▶ **TASK STATEMENT**
Every line in the records below between the one holding "2.04 | 2.27 |" and the one holding "0.819 | 0.543 |", inclusive, is to be set down exactly; all other lines are to be left out.

[DATASET RECORDS — start]

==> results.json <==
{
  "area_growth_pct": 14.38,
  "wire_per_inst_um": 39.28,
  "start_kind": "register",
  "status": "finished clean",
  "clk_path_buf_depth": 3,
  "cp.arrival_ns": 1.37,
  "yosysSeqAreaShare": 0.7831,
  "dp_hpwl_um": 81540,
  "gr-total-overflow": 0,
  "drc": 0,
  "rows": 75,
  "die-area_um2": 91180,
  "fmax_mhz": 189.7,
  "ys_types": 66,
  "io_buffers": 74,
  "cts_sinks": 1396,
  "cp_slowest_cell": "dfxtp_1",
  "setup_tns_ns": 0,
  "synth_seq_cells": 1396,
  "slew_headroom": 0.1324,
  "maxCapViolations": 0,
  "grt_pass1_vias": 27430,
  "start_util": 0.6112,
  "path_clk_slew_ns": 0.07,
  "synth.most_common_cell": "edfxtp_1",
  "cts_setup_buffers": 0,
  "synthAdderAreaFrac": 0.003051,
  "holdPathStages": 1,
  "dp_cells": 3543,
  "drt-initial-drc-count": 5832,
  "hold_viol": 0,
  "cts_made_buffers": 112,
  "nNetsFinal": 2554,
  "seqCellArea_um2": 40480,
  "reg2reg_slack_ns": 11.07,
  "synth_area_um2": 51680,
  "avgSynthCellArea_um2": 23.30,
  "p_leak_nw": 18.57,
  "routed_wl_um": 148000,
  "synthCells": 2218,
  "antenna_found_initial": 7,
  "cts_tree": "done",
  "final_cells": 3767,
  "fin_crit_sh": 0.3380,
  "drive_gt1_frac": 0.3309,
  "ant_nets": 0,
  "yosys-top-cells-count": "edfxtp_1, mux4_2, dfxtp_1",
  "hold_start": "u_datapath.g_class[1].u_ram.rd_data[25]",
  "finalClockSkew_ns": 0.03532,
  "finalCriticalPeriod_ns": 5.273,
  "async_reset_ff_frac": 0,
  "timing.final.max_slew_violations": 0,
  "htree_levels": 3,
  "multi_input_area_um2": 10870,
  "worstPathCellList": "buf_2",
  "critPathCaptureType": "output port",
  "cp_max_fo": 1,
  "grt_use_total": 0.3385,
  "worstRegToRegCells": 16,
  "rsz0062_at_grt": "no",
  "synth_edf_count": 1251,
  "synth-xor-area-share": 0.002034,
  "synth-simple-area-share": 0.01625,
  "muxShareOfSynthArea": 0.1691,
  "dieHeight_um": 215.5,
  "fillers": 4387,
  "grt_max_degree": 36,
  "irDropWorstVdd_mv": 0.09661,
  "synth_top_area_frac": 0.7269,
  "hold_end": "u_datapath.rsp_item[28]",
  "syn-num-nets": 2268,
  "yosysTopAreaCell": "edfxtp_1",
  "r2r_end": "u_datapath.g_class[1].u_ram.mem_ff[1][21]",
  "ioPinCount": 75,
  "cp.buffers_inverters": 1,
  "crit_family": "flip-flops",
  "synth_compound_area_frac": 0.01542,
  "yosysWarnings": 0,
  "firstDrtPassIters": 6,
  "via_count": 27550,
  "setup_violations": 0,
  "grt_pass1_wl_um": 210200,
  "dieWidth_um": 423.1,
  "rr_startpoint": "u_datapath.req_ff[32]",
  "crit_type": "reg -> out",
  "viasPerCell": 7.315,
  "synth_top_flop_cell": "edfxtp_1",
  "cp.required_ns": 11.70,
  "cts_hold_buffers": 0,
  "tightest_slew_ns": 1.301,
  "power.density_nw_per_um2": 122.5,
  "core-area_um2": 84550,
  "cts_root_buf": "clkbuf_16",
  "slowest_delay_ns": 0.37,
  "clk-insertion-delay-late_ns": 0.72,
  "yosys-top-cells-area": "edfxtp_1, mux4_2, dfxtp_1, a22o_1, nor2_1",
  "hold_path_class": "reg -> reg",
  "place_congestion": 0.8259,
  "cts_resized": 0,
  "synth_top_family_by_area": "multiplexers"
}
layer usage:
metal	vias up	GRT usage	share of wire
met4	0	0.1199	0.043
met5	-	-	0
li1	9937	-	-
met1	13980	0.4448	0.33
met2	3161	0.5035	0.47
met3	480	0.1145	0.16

[DATASET RECORDS — finish]
[DATASET RECORDS — start]

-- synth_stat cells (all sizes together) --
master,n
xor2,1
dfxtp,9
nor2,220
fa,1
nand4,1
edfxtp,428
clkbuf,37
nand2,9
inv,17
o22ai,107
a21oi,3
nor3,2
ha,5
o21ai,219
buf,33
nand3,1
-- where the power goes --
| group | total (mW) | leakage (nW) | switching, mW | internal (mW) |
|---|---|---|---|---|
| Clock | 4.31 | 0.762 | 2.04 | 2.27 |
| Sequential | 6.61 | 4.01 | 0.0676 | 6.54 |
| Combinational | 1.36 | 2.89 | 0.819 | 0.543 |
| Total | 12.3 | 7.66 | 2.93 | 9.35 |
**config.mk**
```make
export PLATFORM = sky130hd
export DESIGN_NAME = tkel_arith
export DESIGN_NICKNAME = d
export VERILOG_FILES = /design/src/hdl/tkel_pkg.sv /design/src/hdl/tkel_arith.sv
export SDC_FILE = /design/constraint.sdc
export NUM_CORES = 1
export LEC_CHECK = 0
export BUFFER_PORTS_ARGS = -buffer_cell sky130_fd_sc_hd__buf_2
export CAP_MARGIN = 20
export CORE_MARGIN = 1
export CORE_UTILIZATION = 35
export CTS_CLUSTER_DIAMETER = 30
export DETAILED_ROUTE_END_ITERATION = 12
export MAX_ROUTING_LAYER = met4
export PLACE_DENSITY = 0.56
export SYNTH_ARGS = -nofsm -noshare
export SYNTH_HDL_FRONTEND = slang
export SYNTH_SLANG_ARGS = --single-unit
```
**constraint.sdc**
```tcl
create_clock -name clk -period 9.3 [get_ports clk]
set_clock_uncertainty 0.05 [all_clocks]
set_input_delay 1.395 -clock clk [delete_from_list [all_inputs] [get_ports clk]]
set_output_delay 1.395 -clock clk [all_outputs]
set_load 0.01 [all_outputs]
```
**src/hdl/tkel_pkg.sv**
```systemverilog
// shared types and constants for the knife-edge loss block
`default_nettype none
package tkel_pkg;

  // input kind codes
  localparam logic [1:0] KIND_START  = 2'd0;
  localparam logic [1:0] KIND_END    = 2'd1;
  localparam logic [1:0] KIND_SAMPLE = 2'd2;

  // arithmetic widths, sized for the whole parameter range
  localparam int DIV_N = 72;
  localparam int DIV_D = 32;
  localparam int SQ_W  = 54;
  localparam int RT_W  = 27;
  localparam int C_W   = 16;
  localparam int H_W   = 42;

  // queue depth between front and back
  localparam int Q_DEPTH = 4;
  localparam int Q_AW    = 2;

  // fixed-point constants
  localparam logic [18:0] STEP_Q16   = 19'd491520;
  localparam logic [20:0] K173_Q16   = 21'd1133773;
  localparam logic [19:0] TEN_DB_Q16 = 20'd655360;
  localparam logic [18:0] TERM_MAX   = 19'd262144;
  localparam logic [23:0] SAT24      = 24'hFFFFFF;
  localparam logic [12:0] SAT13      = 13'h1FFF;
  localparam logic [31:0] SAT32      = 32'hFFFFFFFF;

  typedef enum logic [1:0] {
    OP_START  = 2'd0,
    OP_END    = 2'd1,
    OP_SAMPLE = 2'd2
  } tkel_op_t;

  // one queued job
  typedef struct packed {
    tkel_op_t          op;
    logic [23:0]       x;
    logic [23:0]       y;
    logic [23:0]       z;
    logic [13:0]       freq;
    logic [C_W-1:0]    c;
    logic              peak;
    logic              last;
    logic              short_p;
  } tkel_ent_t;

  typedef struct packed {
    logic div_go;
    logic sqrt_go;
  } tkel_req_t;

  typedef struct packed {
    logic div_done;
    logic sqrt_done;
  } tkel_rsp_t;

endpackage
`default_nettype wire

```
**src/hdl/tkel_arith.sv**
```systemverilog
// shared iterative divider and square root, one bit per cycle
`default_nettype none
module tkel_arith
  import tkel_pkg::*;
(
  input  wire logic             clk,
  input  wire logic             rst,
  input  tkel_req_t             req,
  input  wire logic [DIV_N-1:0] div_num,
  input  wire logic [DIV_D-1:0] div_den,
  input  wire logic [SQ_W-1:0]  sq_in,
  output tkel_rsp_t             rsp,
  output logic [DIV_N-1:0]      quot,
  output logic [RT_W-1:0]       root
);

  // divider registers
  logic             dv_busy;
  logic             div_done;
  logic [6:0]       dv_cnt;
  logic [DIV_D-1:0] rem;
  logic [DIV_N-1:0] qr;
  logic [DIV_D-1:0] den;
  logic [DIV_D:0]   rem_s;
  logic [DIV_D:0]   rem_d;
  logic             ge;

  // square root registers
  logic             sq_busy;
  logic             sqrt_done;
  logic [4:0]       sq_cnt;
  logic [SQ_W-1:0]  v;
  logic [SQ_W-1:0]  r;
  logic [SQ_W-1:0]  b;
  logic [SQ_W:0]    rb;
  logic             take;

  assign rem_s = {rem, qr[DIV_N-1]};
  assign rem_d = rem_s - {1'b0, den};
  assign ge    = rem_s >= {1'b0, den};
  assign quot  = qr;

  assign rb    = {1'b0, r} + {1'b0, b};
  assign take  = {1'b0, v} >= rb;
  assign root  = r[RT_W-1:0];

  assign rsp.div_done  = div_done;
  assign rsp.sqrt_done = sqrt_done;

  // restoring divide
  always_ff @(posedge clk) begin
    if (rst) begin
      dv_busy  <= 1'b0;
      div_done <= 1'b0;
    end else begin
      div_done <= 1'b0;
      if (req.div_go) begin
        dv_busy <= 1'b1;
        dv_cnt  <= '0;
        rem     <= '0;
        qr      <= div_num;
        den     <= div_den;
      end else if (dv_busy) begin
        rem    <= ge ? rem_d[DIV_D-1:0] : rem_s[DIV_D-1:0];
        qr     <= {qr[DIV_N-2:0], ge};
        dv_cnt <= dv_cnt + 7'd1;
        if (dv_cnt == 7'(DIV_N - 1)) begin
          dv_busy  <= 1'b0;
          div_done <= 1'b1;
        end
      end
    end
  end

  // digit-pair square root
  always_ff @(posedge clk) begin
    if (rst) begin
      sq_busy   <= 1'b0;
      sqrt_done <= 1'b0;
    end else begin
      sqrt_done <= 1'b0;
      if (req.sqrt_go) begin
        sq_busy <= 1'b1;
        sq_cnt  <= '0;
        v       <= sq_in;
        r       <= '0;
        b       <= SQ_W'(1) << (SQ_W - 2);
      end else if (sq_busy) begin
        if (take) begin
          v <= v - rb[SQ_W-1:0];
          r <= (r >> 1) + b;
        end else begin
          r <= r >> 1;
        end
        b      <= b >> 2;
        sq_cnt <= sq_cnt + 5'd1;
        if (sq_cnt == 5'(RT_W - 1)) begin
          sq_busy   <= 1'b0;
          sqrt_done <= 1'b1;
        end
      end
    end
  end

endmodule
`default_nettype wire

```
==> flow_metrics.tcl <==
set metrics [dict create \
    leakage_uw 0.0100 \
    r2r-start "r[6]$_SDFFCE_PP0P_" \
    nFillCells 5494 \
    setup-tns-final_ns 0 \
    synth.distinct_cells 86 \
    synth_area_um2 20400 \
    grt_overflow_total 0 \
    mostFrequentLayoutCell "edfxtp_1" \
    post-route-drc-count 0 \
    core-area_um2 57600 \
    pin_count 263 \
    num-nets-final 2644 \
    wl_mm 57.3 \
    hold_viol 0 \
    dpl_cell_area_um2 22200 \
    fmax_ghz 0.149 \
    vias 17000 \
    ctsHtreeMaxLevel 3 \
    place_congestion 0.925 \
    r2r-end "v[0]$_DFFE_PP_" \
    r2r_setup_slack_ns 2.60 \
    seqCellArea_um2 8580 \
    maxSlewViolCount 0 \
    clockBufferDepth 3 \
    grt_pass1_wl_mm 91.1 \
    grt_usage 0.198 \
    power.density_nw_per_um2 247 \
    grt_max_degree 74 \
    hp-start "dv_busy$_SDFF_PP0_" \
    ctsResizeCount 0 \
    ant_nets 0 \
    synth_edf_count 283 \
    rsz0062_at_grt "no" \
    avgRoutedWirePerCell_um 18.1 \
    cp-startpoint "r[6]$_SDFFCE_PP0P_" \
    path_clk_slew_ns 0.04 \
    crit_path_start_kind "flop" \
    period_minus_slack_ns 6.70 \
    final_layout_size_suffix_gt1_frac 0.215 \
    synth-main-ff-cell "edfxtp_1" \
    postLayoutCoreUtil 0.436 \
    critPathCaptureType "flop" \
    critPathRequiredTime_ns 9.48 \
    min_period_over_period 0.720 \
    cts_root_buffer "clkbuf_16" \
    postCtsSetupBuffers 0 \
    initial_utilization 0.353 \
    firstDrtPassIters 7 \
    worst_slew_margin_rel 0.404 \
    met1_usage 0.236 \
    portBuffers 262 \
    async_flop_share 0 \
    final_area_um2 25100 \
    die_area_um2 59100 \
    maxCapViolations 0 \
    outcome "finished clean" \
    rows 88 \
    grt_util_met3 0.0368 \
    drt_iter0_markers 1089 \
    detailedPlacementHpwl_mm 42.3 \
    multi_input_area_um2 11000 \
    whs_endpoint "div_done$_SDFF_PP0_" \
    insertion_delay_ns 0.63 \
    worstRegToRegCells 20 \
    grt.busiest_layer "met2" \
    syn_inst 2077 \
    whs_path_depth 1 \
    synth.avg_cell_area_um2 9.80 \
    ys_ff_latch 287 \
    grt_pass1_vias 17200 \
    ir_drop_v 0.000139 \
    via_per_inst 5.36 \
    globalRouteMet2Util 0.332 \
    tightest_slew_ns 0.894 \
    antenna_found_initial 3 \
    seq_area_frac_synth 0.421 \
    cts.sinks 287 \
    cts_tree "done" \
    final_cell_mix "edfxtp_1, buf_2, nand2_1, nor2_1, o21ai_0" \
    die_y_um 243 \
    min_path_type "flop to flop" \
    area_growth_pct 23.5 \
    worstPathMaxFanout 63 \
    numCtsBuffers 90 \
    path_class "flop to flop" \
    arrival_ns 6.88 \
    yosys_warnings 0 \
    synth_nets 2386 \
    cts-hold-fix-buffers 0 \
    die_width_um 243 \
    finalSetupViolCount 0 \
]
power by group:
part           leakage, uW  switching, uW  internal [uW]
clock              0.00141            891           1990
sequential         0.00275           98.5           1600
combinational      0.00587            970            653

[DATASET RECORDS — finish]

▶ **EXERCISE ANSWER**
| Clock | 4.31 | 0.762 | 2.04 | 2.27 |
| Sequential | 6.61 | 4.01 | 0.0676 | 6.54 |
| Combinational | 1.36 | 2.89 | 0.819 | 0.543 |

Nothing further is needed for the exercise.